The definitions of weakest-precondition given above (in particular for while-loop) preserve this property.

==== Selection ====
Selection is a generalization of if statement:
| $$wp(\texttt{if}\ E_1 \rightarrow S_1 \ [\!] \ \ldots\ [\!]\ E_n \rightarrow S_n\ \texttt{fi}, R)\ = \begin{array}[t]{l} (E_1 \vee \ldots \vee E_n) \\ \wedge\ (E_1 \Rightarrow wp(S_1,R)) \\ \ldots\\ \wedge\ (E_n \Rightarrow wp(S_n,R)) \\ \end{array}$$ |

Here, when two guards $E_i$ and $E_j$ are simultaneously true, then execution of this statement can run any of the associated statement $S_i$ or $S_j$.

==== Repetition ====
Repetition is a generalization of while statement in a similar way.

=== Specification statement ===
Refinement calculus extends GCL with the notion of specification statement. Syntactically, we prefer to write a specification statement as
      $x:l[pre, post]$
which specifies a computation that starts in a state satisfying pre and is guaranteed
to end in a state satisfying post
by changing only x. We call $l$ a logical constant employed to aid in a specification. For example, we can specify a computation that increment x by 1 as

      $x:l[x = l, x = l+1]$

Another example is a computation of a square root of an integer.
      $x:l[x = l^2, x = l]$
The specification statement appears like a primitive in the sense that it does not contain other statements. However, it is very expressive, as pre and post are arbitrary predicates. Its weakest precondition is as follows.

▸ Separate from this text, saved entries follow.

===== src/rtl/decoder_scan.sv =====
// ============================================================================
// Module   : decoder_scan
// Brief    : Registered one-cold decoder with optional auto-scan mode
//            (scan logic compiled in when DECODER_SCAN_EN is defined).
// Revision : 1.0 - initial release
// ============================================================================
`default_nettype none

module decoder_scan #(
    parameter int WIDTH   = 3,
    parameter int DWELL_W = 8
) (
    input  logic                clk,
    input  logic                rst,
    input  logic                enable,
    input  logic                mode,
    input  logic [WIDTH-1:0]    in,
    input  logic [DWELL_W-1:0]  dwell,
    output logic [2**WIDTH-1:0] out,
    output logic [WIDTH-1:0]    index,
    output logic                active,
    output logic                wrap
);

    localparam int OUTS = 2**WIDTH;
    localparam logic [OUTS-1:0] c_one = {{(OUTS-1){1'b0}}, 1'b1};

    typedef enum logic [1:0] {
        S_IDLE   = 2'd0,
`ifdef DECODER_SCAN_EN
        S_SCAN   = 2'd2,
`endif
        S_DIRECT = 2'd1
    } state_t;

    state_t            r_state;
    state_t            w_state_nxt;
    logic [OUTS-1:0]   r_out;
    logic [OUTS-1:0]   w_out_nxt;
    logic [WIDTH-1:0]  r_index;
    logic [WIDTH-1:0]  w_index_nxt;
    logic              r_active;
    logic              w_active_nxt;
    logic              r_wrap;
    logic              w_wrap_nxt;

`ifdef DECODER_SCAN_EN
    logic [DWELL_W-1:0] r_cnt;
    logic [DWELL_W-1:0] w_cnt_nxt;
    logic [DWELL_W-1:0] r_len;
    logic [DWELL_W-1:0] w_len_nxt;
`else
    logic w_unused_scan_inputs;
    assign w_unused_scan_inputs = &{1'b0, mode, dwell};
`endif

    always_comb begin
        w_out_nxt    = '1;
        w_index_nxt  = '0;
        w_active_nxt = 1'b0;
        w_wrap_nxt   = 1'b0;
`ifdef DECODER_SCAN_EN
        w_cnt_nxt    = '0;
        w_len_nxt    = r_len;
`endif

        if (enable) begin
            w_state_nxt = S_IDLE;
        end
`ifdef DECODER_SCAN_EN
        else if (mode) begin
            w_state_nxt = S_SCAN;
        end
`endif
        else begin
            w_state_nxt = S_DIRECT;
        end

        case (w_state_nxt)
            S_DIRECT: begin
                w_index_nxt  = in;
                w_out_nxt    = ~(c_one << in);
                w_active_nxt = 1'b1;
            end
`ifdef DECODER_SCAN_EN
            S_SCAN: begin
                w_active_nxt = 1'b1;
                if (r_state != S_SCAN) begin
                    // Fresh entry always restarts the sweep; nothing resumes
                    w_index_nxt = '0;
                    w_len_nxt   = dwell;
                end else if (r_cnt == r_len) begin
                    w_index_nxt = r_index + 1'b1;
                    w_len_nxt   = dwell;
                    w_wrap_nxt  = &r_index;
                end else begin
                    w_index_nxt = r_index;
                    w_cnt_nxt   = r_cnt + 1'b1;
                end
                w_out_nxt = ~(c_one << w_index_nxt);
            end
`endif
            default: ;
        endcase
    end

    always_ff @(posedge clk) begin
        if (rst) begin
            r_state  <= S_IDLE;
            r_out    <= '1;
            r_index  <= '0;
            r_active <= 1'b0;
            r_wrap   <= 1'b0;
`ifdef DECODER_SCAN_EN
            r_cnt    <= '0;
            r_len    <= '0;
`endif
        end else begin
            r_state  <= w_state_nxt;
            r_out    <= w_out_nxt;
            r_index  <= w_index_nxt;
            r_active <= w_active_nxt;
            r_wrap   <= w_wrap_nxt;
`ifdef DECODER_SCAN_EN
            r_cnt    <= w_cnt_nxt;
            r_len    <= w_len_nxt;
`endif
        end
    end

    assign out    = r_out;
    assign index  = r_index;
    assign active = r_active;
    assign wrap   = r_wrap;

endmodule

`default_nettype wire


===== config.mk =====
export PLATFORM = sky130hd
export DESIGN_NAME = decoder_scan
export DESIGN_NICKNAME = d
export VERILOG_FILES = /design/src/rtl/decoder_scan.sv
export SDC_FILE = /design/constraint.sdc
export NUM_CORES = 1
export LEC_CHECK = 0
export ABC_AREA = 1
export CAP_MARGIN = 5
export CORE_AREA = 2 2 39 41
export CTS_CLUSTER_DIAMETER = 60
export DETAILED_ROUTE_END_ITERATION = 10
export DIE_AREA = 0 0 41 43
export PLACE_DENSITY = 0.66
export SKIP_CTS_REPAIR_TIMING = 1
export SYNTH_ARGS = -nofsm -noshare
export SYNTH_HDL_FRONTEND = slang
export SYNTH_SLANG_ARGS = --single-unit
export TNS_END_PERCENT = 50

===== constraint.sdc =====
create_clock -name clk -period 0.8 [get_ports clk]
set_input_delay 0.16 -clock clk [delete_from_list [all_inputs] [get_ports clk]]
set_output_delay 0.16 -clock clk [all_outputs]
set_load 0.02 [all_outputs]

# After elaboration in Yosys (flattened, before gate mapping)
# Index checks and enable logic that the tools add are counted.
# op_classes
eq_ne,1
n_shift,1
mux,2
bitwise_logic,2
n_reduce_logical,1
# op_table
operator,count
inverter 8 bit,1
"<< shifter 1 x 3 -> 8 bit, first input constant",1
2-to-1 mux 1 bit,2
OR reduction 2 bit,1
"equality test 1 bit, second input constant",1
inverter 1 bit,1
# word_totals
ff_bits,12
inputBits,15
output_inout_bits,13
elab_cells,10

# Longest topological paths before layout
# logic_depth
depth_word,4
mapped_depth,3
mapped_depth_nobuf,3

# Worst setup path after synthesis
# OpenSTA, ideal clock, no wires.
# synth_path
path_kind,register to output
from,register r_active (netlist: active)
to,output active
arrival_ns,0.395
t_required_ns,0.640
path_slack_ns,0.245
stages_incl_launch_ff,1
cell_sequence,dfxtp_1
# synth_rtl
element,line,text
from (decl),42,logic r_active;
from (signal assigned),122,r_active <= w_active_nxt;
to (decl),21,"output logic active,"
# No word-level cell between the ends.

# Worst setup path after layout
# layout_path
from,register r_index[1] (netlist: index[1])
to,output index[1]
# layout_rtl
element,line,text
from (decl),40,logic [WIDTH-1:0] r_index;
from (signal assigned),121,r_index <= w_index_nxt;
to (decl),20,"output logic [WIDTH-1:0] index,"
# No word-level cell between the ends.

==> results.py <==
metrics = {
    "status": {
        "status": "complete, but fails checks",
        "violations": "negative setup slack",
    },
    "worst_setup_path": {
        "criticalPathCategory": "flop to output port",
        "worstSetupEndpointType": "output port",
        "slowest_stage": "dfxtp_2",
        "worst-path-buf-inv": 1,
        "cpPeakStageDelay_ns": 0.32,
        "crit_family": "flip-flops",
        "cp_cell_sequence": "buf_6",
        "cp_max_fo": 1,
        "arrival_ns": 0.71,
        "cp-start-kind": "flop",
        "crit_required_ns": 0.64,
    },
    "timing": {
        "period_minus_slack_ns": 0.866,
        "rsz0062_at_grt": "true",
        "fin_ws_ns": -0.0661,
        "max_freq_mhz": 1150,
        "holdWs_ns": 0.149,
        "drv_slew": 0,
        "setup_tns_ns": -0.744,
        "finalCritPeriodShare_pct": 108,
        "finalHoldViolCount": 0,
        "setup_viol": 12,
    },
    "min_path": {
        "holdPathEnd": "active",
        "hold_class": "input port to flop",
        "holdPathStages": 2,
        "hold_start": "rst",
    },
    "synthesis": {
        "synth_top_family_by_area": "simple AND/OR/NAND/NOR gates",
        "syn_area_sq_um": 348,
        "yosysTopAreaCell": "dfxtp_1",
        "synth-compound-area-share_pct": 0,
        "synth_cell_type_count": 9,
        "ys_ff_latch": 12,
        "synth.area.mux_share_pct": 0,
        "synth_fp_nets": 50,
        "synthesis.instances": 35,
        "yosys_warnings": 0,
        "synthAdderAreaFrac_pct": 0,
        "synth-simple-area-share_pct": 22.3,
        "synth_xor_area_share_pct": 0,
        "synth_top_area_share_pct": 69.1,
        "synth_area_leaders": "dfxtp_1, nand3_1, nor2_1",
        "ys_seq_area_share_pct": 69.1,
        "syn_area_per_cell_sq_um": 9.94,
    },
    "floorplan": {
        "start_util_pct": 25.1,
        "coreArea_sq_mm": 0.00138,
        "die_w_microns": 41,
        "ios": 28,
        "die_y_microns": 43,
        "rows": 14,
        "design.die.area_sq_mm": 0.00176,
    },
    "power_and_ir_drop": {
        "swShare_pct": 21.5,
        "seqPwrFrac_pct": 51.1,
        "clkPwrFrac_pct": 38.1,
        "internal_power_uw": 954,
        "power.leakage_nw": 0.303,
        "p_total_mw": 1.22,
        "power.switching_uw": 261,
        "ir_worst_vdd_mv": 1.09,
        "powerDensity_mw_per_mm2": 1950,
        "combPwrFrac_pct": 10.8,
    },
    "grt": {
        "antenna_found_initial": 0,
        "grt_use_total_pct": 10.1,
        "grt_max_degree": 11,
        "globalRouteOverflowTotal": 0,
        "grt_pass1_vias": 246,
        "grt_pass1_wl_microns": 1050,
    },
    "detailed_routing": {
        "detail_route.vias_per_cell": 4.05,
        "wl_microns": 654,
        "vias": 296,
        "drt_iter0_drc": 5,
        "avgRoutedWirePerCell_microns": 8.96,
        "drtPass1Iterations": 4,
        "ant_nets": 0,
        "drcViolationCount": 0,
    },
    "final_layout": {
        "instances_no_fill": 73,
        "ff_latch_area_sq_um": 255,
        "area.growth.synth_to_final_pct": 79.5,
        "num-fill-cells": 146,
        "layout-drive-gt1-share_pct": 59.6,
        "multiInputGateArea_sq_um": 83.8,
        "layout_common_cells": "dfxtp_2, buf_6, nand3_1, nor2_1, dlymetal6s2s_1",
        "layout.nets": 73,
        "final_core_util_pct": 45.1,
        "n_antenna_cell": 0,
    },
    "cts": {
        "max-clock-path-buffers": 2,
        "cts_made_buffers": 3,
        "clk_pin_slew_ns": 0.07,
        "tritoncts": "built",
        "clock-sinks": 12,
        "cts_root_buf": "clkbuf_4",
        "h-tree-depth": 1,
    },
    "placement": {
        "post-dp-hpwl_microns": 481,
        "portBuffers": 17,
        "dp.cells": 69,
        "place_congestion": 0.675,
    },
    "run": {
        "drv_cap": 0,
    },
}
-- worst max path at each step --
| stage | depth (start not counted) | slack (ns) | endpoint | startpoint |
|---|---|---|---|---|
| 6_report | 1 | -0.07 | index[1] | index[1] |
| 5_1_grt | 1 | -0.10 | index[1] | index[1] |
| 4_1_cts | 1 | -0.55 | index[1] | index[1] |
| 3_5_place_dp | 4 | -0.32 | out[5] | in[0] |
| 3_3_place_gp | 4 | -0.29 | out[5] | in[0] |
| 2_1_floorplan | 0 | 0.24 | active | active |
-- state kept, by name (all words and copies together), names as in the netlist --
name    flops
out         8
active      1
index       3
-- power groups by stage --
stage	combinational (mW)	sequential, mW	clock, mW
5_1_grt	0.142	0.622	0.520
3_3_place_gp	0.126	0.630	0
4_1_cts	0.130	0.616	0.474
2_1_floorplan	0.0357	0.650	0
3_5_place_dp	0.129	0.630	0
6_report	0.131	0.622	0.463
-- final cells by class --
class | instances | area share [%]
clock buffer | 4 | 5.81
multi-input combinational | 17 | 13.4
sequential | 12 | 40.9
inverter | 5 | 3.01
tap | 16 | 3.21
timing repair buffer | 19 | 33.7
-- synth_stat cells, drive strengths merged --
cell   count
conb       1
nand3      8
inv        5
nor2       7
buf        1
dfxtp     12
nand2      1
-- cell families (layout without fill, tap and decap cells) --
logic type / count (synthesis) / after routing
other: 1 / 1
flip-flops: 12 / 12
AND/OR/NAND/NOR: 16 / 16
buffers and inverters: 6 / 28
-- stage by stage --
step	area (sq um)	setup slack, ns
floorplan	348	0.245
global placement	546	-0.292
detailed placement	546	-0.324
CTS	582	-0.547
global route	624	-0.105
finish	624	-0.0661
-- per-layer routing --
metal	global-route usage (%)	share of wire, %	up-vias
met2	11.9	46	14
met3	7.85	9.0	2
met1	10.6	43	130
met4	10.0	1.5	0
met5	0	0	-
li1	-	-	150
Note: power is estimated with default switching activity, not from simulation.
===== config.mk =====
export PLATFORM = sky130hd
export DESIGN_NAME = mesm6_alu_iter
export DESIGN_NICKNAME = d
export VERILOG_FILES = /design/src/rtl/mesm6_alu_iter.sv
export SDC_FILE = /design/constraint.sdc
export NUM_CORES = 2
export LEC_CHECK = 0
export CAP_MARGIN = 20
export CORE_ASPECT_RATIO = 0.5
export CORE_MARGIN = 3
export CORE_UTILIZATION = 30
export DETAILED_ROUTE_END_ITERATION = 12
export PLACE_DENSITY = 0.5
export REMOVE_ABC_BUFFERS = 1
export SLEW_MARGIN = 30
export SYNTH_ARGS = -nofsm -noshare
export SYNTH_HDL_FRONTEND = slang
export SYNTH_SLANG_ARGS = --single-unit

===== constraint.sdc =====
create_clock -name clk -period 17.9 [get_ports clk]
set_input_delay 1.79 -clock clk [delete_from_list [all_inputs] [get_ports clk]]
set_output_delay 1.79 -clock clk [all_outputs]
set_load 0.01 [all_outputs]

===== src/rtl/mesm6_alu_iter.sv =====
// mesm6_alu_iter: multicycle BESM-6 style integer/logical ALU holding the Y register.
// Single-cycle ops finish at the start edge; ADDC/COUNT/CLZ, SHIFT, PACK/UNPACK (and MUL)
// iterate in RUN. Define MESM6_ALU_MUL_EN to build the shift-add multiplier for op 11.
module mesm6_alu_iter #(
   parameter int unsigned WIDTH      = 48,
   parameter int unsigned SHIFT_STEP = 8,
   parameter int unsigned LANES      = 4
) (
   input  logic             clk,
   input  logic             reset_n,
   input  logic             start,
   input  logic [3:0]       op,
   input  logic             wy,
   input  logic [WIDTH-1:0] a,
   input  logic [WIDTH-1:0] b,
   output logic [WIDTH-1:0] result,
   output logic [WIDTH-1:0] y,
   output logic             busy,
   output logic             done
);

   localparam int unsigned CW     = 7;               // counts up to 127 (shift amount, WIDTH<=64)
   localparam int unsigned NCHUNK = WIDTH / LANES;

   localparam logic [3:0] OP_NOP    = 4'd0;
   localparam logic [3:0] OP_AND    = 4'd1;
   localparam logic [3:0] OP_OR     = 4'd2;
   localparam logic [3:0] OP_XOR    = 4'd3;
   localparam logic [3:0] OP_ADDC   = 4'd4;
   localparam logic [3:0] OP_COUNT  = 4'd5;
   localparam logic [3:0] OP_CLZ    = 4'd6;
   localparam logic [3:0] OP_SHIFT  = 4'd7;
   localparam logic [3:0] OP_PACK   = 4'd8;
   localparam logic [3:0] OP_UNPACK = 4'd9;
   localparam logic [3:0] OP_YTA    = 4'd10;
`ifdef MESM6_ALU_MUL_EN
   localparam logic [3:0] OP_MUL    = 4'd11;
`endif

   typedef enum logic [1:0] {IDLE, RUN, FIN} state_t;

   state_t             state_q;
   logic [3:0]         op_q;
   logic [WIDTH-1:0]   a_q, b_q, result_q, y_q;
   logic [2*WIDTH-1:0] sh_q;      // shift pair, pack accumulator (low half), product pair
   logic [CW-1:0]      cnt_q;     // remaining shift distance or iteration index
   logic               busy_q, done_q;

   assign result = result_q;
   assign y      = y_q;
   assign busy   = busy_q;
   assign done   = done_q;

   logic [CW-1:0]      pop_c, clz_c, step_c;
   logic [WIDTH-1:0]   eac_x_c, eac_c, pk_acc_c, pk_a_c, pk_b_c;
   logic [WIDTH:0]     eac_s_c;
   logic [2*WIDTH-1:0] shf_c;

   // Per-cycle datapath: end-around adder, shifter step and one pack/unpack chunk.
   always_comb begin
      pop_c = '0;
      clz_c = '0;
      for (int unsigned i = 0; i < WIDTH; i++) begin
         pop_c = pop_c + CW'(a_q[i]);
         if (a_q[i]) clz_c = CW'(WIDTH - i);
      end
      case (op_q)
         OP_COUNT: eac_x_c = WIDTH'(pop_c);
         OP_CLZ:   eac_x_c = WIDTH'(clz_c);
         default:  eac_x_c = a_q;
      endcase
      eac_s_c = {1'b0, eac_x_c} + {1'b0, b_q};
      eac_c   = eac_s_c[WIDTH-1:0] + WIDTH'(eac_s_c[WIDTH]);

      step_c = (cnt_q > CW'(SHIFT_STEP)) ? CW'(SHIFT_STEP) : cnt_q;
      shf_c  = b_q[WIDTH-1] ? (sh_q >> step_c) : (sh_q << step_c);

      // a_q/b_q act as shift registers so every position is read at a fixed bit
      pk_acc_c = sh_q[WIDTH-1:0];
      pk_a_c   = a_q;
      pk_b_c   = b_q;
      for (int unsigned l = 0; l < LANES; l++) begin
         if (op_q == OP_PACK) begin
            if (pk_b_c[0]) pk_acc_c = {pk_a_c[0], pk_acc_c[WIDTH-1:1]};
            pk_a_c = pk_a_c >> 1;
            pk_b_c = pk_b_c >> 1;
         end else begin
            if (pk_b_c[WIDTH-1]) begin
               pk_acc_c = {pk_acc_c[WIDTH-2:0], pk_a_c[WIDTH-1]};
               pk_a_c   = pk_a_c << 1;
            end else begin
               pk_acc_c = {pk_acc_c[WIDTH-2:0], 1'b0};
            end
            pk_b_c = pk_b_c << 1;
         end
      end
   end

`ifdef MESM6_ALU_MUL_EN
   logic [WIDTH:0]     mul_sum_c;
   logic [2*WIDTH-1:0] mul_c;

   // One shift-add multiply step: multiplier in the low half, partial product in the high half.
   always_comb begin
      mul_sum_c = {1'b0, sh_q[2*WIDTH-1:WIDTH]};
      if (sh_q[0]) mul_sum_c = mul_sum_c + {1'b0, a_q};
      mul_c = {mul_sum_c, sh_q[WIDTH-1:1]};
   end
`endif

   // Control FSM with registered result, Y, busy and done.
   always_ff @(posedge clk) begin
      if (!reset_n) begin
         state_q  <= IDLE;
         op_q     <= '0;
         a_q      <= '0;
         b_q      <= '0;
         result_q <= '0;
         y_q      <= '0;
         sh_q     <= '0;
         cnt_q    <= '0;
         busy_q   <= 1'b0;
         done_q   <= 1'b0;
      end else begin
         done_q <= 1'b0;
         case (state_q)
            IDLE: begin
               if (start) begin
                  op_q    <= op;
                  a_q     <= a;
                  b_q     <= b;
                  cnt_q   <= '0;
                  sh_q    <= '0;
                  // single-cycle ops complete at this edge; multicycle ops override below
                  state_q <= FIN;
                  done_q  <= 1'b1;
                  case (op)
                     OP_NOP: if (wy) y_q <= a;
                     OP_AND: begin result_q <= a & b; y_q <= '0; end
                     OP_OR:  begin result_q <= a | b; y_q <= '0; end
                     OP_XOR: begin result_q <= a ^ b; y_q <= a;  end
                     OP_YTA: result_q <= y_q;
                     OP_ADDC, OP_COUNT, OP_CLZ, OP_PACK, OP_UNPACK: begin
                        state_q <= RUN;
                        busy_q  <= 1'b1;
                        done_q  <= 1'b0;
                     end
                     OP_SHIFT: begin
                        sh_q    <= b[WIDTH-1] ? {a, {WIDTH{1'b0}}} : {{WIDTH{1'b0}}, a};
                        cnt_q   <= CW'(b[WIDTH-2 -: 6]);
                        state_q <= RUN;
                        busy_q  <= 1'b1;
                        done_q  <= 1'b0;
                     end
`ifdef MESM6_ALU_MUL_EN
                     OP_MUL: begin
                        sh_q    <= {{WIDTH{1'b0}}, b};
                        state_q <= RUN;
                        busy_q  <= 1'b1;
                        done_q  <= 1'b0;
                     end
`endif
                     default: ;
                  endcase
               end
            end
            RUN: begin
               case (op_q)
                  OP_ADDC, OP_COUNT, OP_CLZ: begin
                     result_q <= eac_c;
                     y_q      <= (op_q == OP_CLZ) ? (a_q << clz_c) : '0;
                     state_q  <= FIN;
                     busy_q   <= 1'b0;
                     done_q   <= 1'b1;
                  end
                  OP_SHIFT: begin
                     sh_q  <= shf_c;
                     cnt_q <= cnt_q - step_c;
                     if (cnt_q == step_c) begin
                        if (b_q[WIDTH-1]) {result_q, y_q} <= shf_c;
                        else              {y_q, result_q} <= shf_c;
                        state_q <= FIN;
                        busy_q  <= 1'b0;
                        done_q  <= 1'b1;
                     end
                  end
                  OP_PACK, OP_UNPACK: begin
                     sh_q[WIDTH-1:0] <= pk_acc_c;
                     a_q             <= pk_a_c;
                     b_q             <= pk_b_c;
                     cnt_q           <= cnt_q + 1'b1;
                     if (cnt_q == CW'(NCHUNK - 1)) begin
                        result_q <= pk_acc_c;
                        y_q      <= '0;
                        state_q  <= FIN;
                        busy_q   <= 1'b0;
                        done_q   <= 1'b1;
                     end
                  end
`ifdef MESM6_ALU_MUL_EN
                  OP_MUL: begin
                     sh_q  <= mul_c;
                     cnt_q <= cnt_q + 1'b1;
                     if (cnt_q == CW'(WIDTH - 1)) begin
                        {result_q, y_q} <= mul_c;
                        state_q <= FIN;
                        busy_q  <= 1'b0;
                        done_q  <= 1'b1;
                     end
                  end
`endif
                  default: begin
                     state_q <= FIN;
                     busy_q  <= 1'b0;
                     done_q  <= 1'b1;
                  end
               endcase
            end
            FIN:     state_q <= IDLE;
            default: state_q <= IDLE;
         endcase
      end
   end

endmodule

| $$wp(x:l[pre, post], R) = (\exists l:: pre) \wedge (\forall s: (\forall l : pre : post(x \leftarrow s)) : R(x \leftarrow s))$$ where s is fresh. |

It combines Morgan's syntactic idea with the sharpness idea by Bijlsma, Matthews and Wiltink. The very advantage of this is its capability of defining wp of goto L and other jump statements.

=== Goto statement ===
Formalization of jump statements like goto L takes a very long bumpy process. A common belief seems to indicate the goto statement could only be argued operationally. This is probably due to a failure to recognize that goto L is actually miraculous (i.e. non-strict) and does not follow Dijkstra's coined Law of Miracle Excluded, as stood in itself. But it enjoys an extremely simple operational view from the weakest precondition perspective, which was unexpected. We define

| $wp(\texttt{goto}\ L, R) = wpL$ where wpL is the weakest precondition at label L. |

For goto L execution transfers control to label L at which the weakest precondition must hold. The way that wpL is referred to in the rule should not be taken as a big surprise. It is only $wp(L:S, Q)$ for some Q computed to that point. This is like any wp rules, using constituent statements to give wp definitions, even though goto L appears a primitive. The rule does not require the uniqueness for locations where wpL holds within a program, so theoretically it allows the same label to appear in multiple locations as long as the weakest precondition at each location is the same wpL. The goto statement can jump to any of such locations. This actually justifies that we could place the same labels at the same location multiple times, as $S(L:L: S1)$, which is the same as $S(L: S1)$. Also, it does not imply any scoping rule, thus allowing a jump into a loop body, for example. Let us calculate wp of the following program S, which has a jump into the loop body.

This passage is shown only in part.